Instructions to follow - Give the entries again, exactly as written.

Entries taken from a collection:

::::

### config.mk
export PLATFORM = sky130hd
export DESIGN_NAME = vec_pipe_skid
export DESIGN_NICKNAME = d
export VERILOG_FILES = /design/src/rtl/vec_pipe_skid.sv
export SDC_FILE = /design/constraint.sdc
export NUM_CORES = 1
export LEC_CHECK = 0
export CAP_MARGIN = 25
export CELL_PAD_IN_SITES_DETAIL_PLACEMENT = 1
export CELL_PAD_IN_SITES_GLOBAL_PLACEMENT = 2
export CORE_MARGIN = 2
export CORE_UTILIZATION = 27
export CTS_BUF_LIST = sky130_fd_sc_hd__clkbuf_4
export DETAILED_ROUTE_END_ITERATION = 7
export HOLD_SLACK_MARGIN = 0.1
export PLACE_DENSITY = 0.86
export SYNTH_ARGS = -nofsm -noshare
export SYNTH_HDL_FRONTEND = slang
export SYNTH_SLANG_ARGS = --single-unit
### constraint.sdc
create_clock -name clk -period 1.7 [get_ports clk]
set_input_delay 0.34 -clock clk [delete_from_list [all_inputs] [get_ports clk]]
set_output_delay 0.34 -clock clk [all_outputs]
set_load 0.01 [all_outputs]
### src/rtl/vec_pipe_skid.sv
// Two-entry skid buffer for vector operand bundles: a main register drives the
// outputs directly, a skid register catches one extra entry so in_ready can be registered.
module vec_pipe_skid #(
    parameter int CTRL_WIDTH   = 18,
    parameter int registerSize = 8,
    parameter int vectorSize   = 4,
    parameter int CNT_WIDTH    = 16
) (
    input  logic                               clk,
    input  logic                               rst,
    input  logic                               flush,
    input  logic                               in_valid,
    output logic                               in_ready,
    input  logic [CTRL_WIDTH-1:0]              in_ctrl,
    input  logic [vectorSize*registerSize-1:0] in_op1,
    input  logic [vectorSize*registerSize-1:0] in_op2,
    output logic                               out_valid,
    input  logic                               out_ready,
    output logic [CTRL_WIDTH-1:0]              out_ctrl,
    output logic [vectorSize*registerSize-1:0] out_op1,
    output logic [vectorSize*registerSize-1:0] out_op2,
    output logic [1:0]                         occupancy,
    output logic [CNT_WIDTH-1:0]               stall_cnt
);

    localparam int OP_W  = vectorSize * registerSize;
    localparam int ENT_W = CTRL_WIDTH + 2 * OP_W;

    localparam logic [1:0] ST_EMPTY = 2'd0;
    localparam logic [1:0] ST_ONE   = 2'd1;
    localparam logic [1:0] ST_FULL  = 2'd2;

    logic [1:0]           state_q, state_d;
    logic                 in_ready_q, in_ready_d;
    logic [ENT_W-1:0]     main_q, main_d;
    logic [ENT_W-1:0]     skid_q, skid_d;
    logic [CNT_WIDTH-1:0] stall_cnt_q, stall_cnt_d;
    logic [ENT_W-1:0]     in_entry;
    logic                 accept;
    logic                 drain;

    function automatic logic [CNT_WIDTH-1:0] sat_inc(input logic [CNT_WIDTH-1:0] v);
        if (&v) begin
            return v;
        end
        return v + 1'b1;
    endfunction

    assign in_entry = {in_ctrl, in_op1, in_op2};
    assign accept   = in_valid & in_ready_q & ~flush;
    assign drain    = out_valid & out_ready;

    always_comb begin
        state_d     = state_q;
        main_d      = main_q;
        skid_d      = skid_q;
        stall_cnt_d = stall_cnt_q;

        case (state_q)
            ST_EMPTY: begin
                if (accept) begin
                    main_d  = in_entry;
                    state_d = ST_ONE;
                end
            end
            ST_ONE: begin
                if (accept && drain) begin
                    main_d = in_entry;
                end else if (accept) begin
                    skid_d  = in_entry;
                    state_d = ST_FULL;
                end else if (drain) begin
                    state_d = ST_EMPTY;
                end
            end
            ST_FULL: begin
                if (drain) begin
                    main_d  = skid_q;
                    state_d = ST_ONE;
                end
            end
            default: state_d = ST_EMPTY;
        endcase

        // A drain during flush still completes downstream; only the held entries vanish.
        if (flush) begin
            state_d = ST_EMPTY;
        end

        if (out_valid && !out_ready) begin
            stall_cnt_d = sat_inc(stall_cnt_q);
        end

        in_ready_d = (state_d != ST_FULL);
    end

    always_ff @(posedge clk) begin
        if (rst) begin
            state_q     <= ST_EMPTY;
            in_ready_q  <= 1'b1;
            main_q      <= '0;
            skid_q      <= '0;
            stall_cnt_q <= '0;
        end else begin
            state_q     <= state_d;
            in_ready_q  <= in_ready_d;
            main_q      <= main_d;
            skid_q      <= skid_d;
            stall_cnt_q <= stall_cnt_d;
        end
    end

    assign in_ready  = in_ready_q;
    assign out_valid = (state_q != ST_EMPTY);
    assign occupancy = state_q;
    assign stall_cnt = stall_cnt_q;
    assign out_ctrl  = main_q[ENT_W-1 -: CTRL_WIDTH];
    assign out_op1   = main_q[2*OP_W-1 -: OP_W];
    assign out_op2   = main_q[OP_W-1:0];

endmodule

::::

Solution to this exercise -
### config.mk
export PLATFORM = sky130hd
export DESIGN_NAME = vec_pipe_skid
export DESIGN_NICKNAME = d
export VERILOG_FILES = /design/src/rtl/vec_pipe_skid.sv
export SDC_FILE = /design/constraint.sdc
export NUM_CORES = 1
export LEC_CHECK = 0
export CAP_MARGIN = 25
export CELL_PAD_IN_SITES_DETAIL_PLACEMENT = 1
export CELL_PAD_IN_SITES_GLOBAL_PLACEMENT = 2
export CORE_MARGIN = 2
export CORE_UTILIZATION = 27
export CTS_BUF_LIST = sky130_fd_sc_hd__clkbuf_4
export DETAILED_ROUTE_END_ITERATION = 7
export HOLD_SLACK_MARGIN = 0.1
export PLACE_DENSITY = 0.86
export SYNTH_ARGS = -nofsm -noshare
export SYNTH_HDL_FRONTEND = slang
export SYNTH_SLANG_ARGS = --single-unit
### constraint.sdc
create_clock -name clk -period 1.7 [get_ports clk]
set_input_delay 0.34 -clock clk [delete_from_list [all_inputs] [get_ports clk]]
set_output_delay 0.34 -clock clk [all_outputs]
set_load 0.01 [all_outputs]
### src/rtl/vec_pipe_skid.sv
// Two-entry skid buffer for vector operand bundles: a main register drives the
// outputs directly, a skid register catches one extra entry so in_ready can be registered.
module vec_pipe_skid #(
    parameter int CTRL_WIDTH   = 18,
    parameter int registerSize = 8,
    parameter int vectorSize   = 4,
    parameter int CNT_WIDTH    = 16
) (
    input  logic                               clk,
    input  logic                               rst,
    input  logic                               flush,
    input  logic                               in_valid,
    output logic                               in_ready,
    input  logic [CTRL_WIDTH-1:0]              in_ctrl,
    input  logic [vectorSize*registerSize-1:0] in_op1,
    input  logic [vectorSize*registerSize-1:0] in_op2,
    output logic                               out_valid,
    input  logic                               out_ready,
    output logic [CTRL_WIDTH-1:0]              out_ctrl,
    output logic [vectorSize*registerSize-1:0] out_op1,
    output logic [vectorSize*registerSize-1:0] out_op2,
    output logic [1:0]                         occupancy,
    output logic [CNT_WIDTH-1:0]               stall_cnt
);

    localparam int OP_W  = vectorSize * registerSize;
    localparam int ENT_W = CTRL_WIDTH + 2 * OP_W;

    localparam logic [1:0] ST_EMPTY = 2'd0;
    localparam logic [1:0] ST_ONE   = 2'd1;
    localparam logic [1:0] ST_FULL  = 2'd2;

    logic [1:0]           state_q, state_d;
    logic                 in_ready_q, in_ready_d;
    logic [ENT_W-1:0]     main_q, main_d;
    logic [ENT_W-1:0]     skid_q, skid_d;
    logic [CNT_WIDTH-1:0] stall_cnt_q, stall_cnt_d;
    logic [ENT_W-1:0]     in_entry;
    logic                 accept;
    logic                 drain;

    function automatic logic [CNT_WIDTH-1:0] sat_inc(input logic [CNT_WIDTH-1:0] v);
        if (&v) begin
            return v;
        end
        return v + 1'b1;
    endfunction

    assign in_entry = {in_ctrl, in_op1, in_op2};
    assign accept   = in_valid & in_ready_q & ~flush;
    assign drain    = out_valid & out_ready;

    always_comb begin
        state_d     = state_q;
        main_d      = main_q;
        skid_d      = skid_q;
        stall_cnt_d = stall_cnt_q;

        case (state_q)
            ST_EMPTY: begin
                if (accept) begin
                    main_d  = in_entry;
                    state_d = ST_ONE;
                end
            end
            ST_ONE: begin
                if (accept && drain) begin
                    main_d = in_entry;
                end else if (accept) begin
                    skid_d  = in_entry;
                    state_d = ST_FULL;
                end else if (drain) begin
                    state_d = ST_EMPTY;
                end
            end
            ST_FULL: begin
                if (drain) begin
                    main_d  = skid_q;
                    state_d = ST_ONE;
                end
            end
            default: state_d = ST_EMPTY;
        endcase

        // A drain during flush still completes downstream; only the held entries vanish.
        if (flush) begin
            state_d = ST_EMPTY;
        end

        if (out_valid && !out_ready) begin
            stall_cnt_d = sat_inc(stall_cnt_q);
        end

        in_ready_d = (state_d != ST_FULL);
    end

    always_ff @(posedge clk) begin
        if (rst) begin
            state_q     <= ST_EMPTY;
            in_ready_q  <= 1'b1;
            main_q      <= '0;
            skid_q      <= '0;
            stall_cnt_q <= '0;
        end else begin
            state_q     <= state_d;
            in_ready_q  <= in_ready_d;
            main_q      <= main_d;
            skid_q      <= skid_d;
            stall_cnt_q <= stall_cnt_d;
        end
    end

    assign in_ready  = in_ready_q;
    assign out_valid = (state_q != ST_EMPTY);
    assign occupancy = state_q;
    assign stall_cnt = stall_cnt_q;
    assign out_ctrl  = main_q[ENT_W-1 -: CTRL_WIDTH];
    assign out_op1   = main_q[2*OP_W-1 -: OP_W];
    assign out_op2   = main_q[OP_W-1:0];

endmodule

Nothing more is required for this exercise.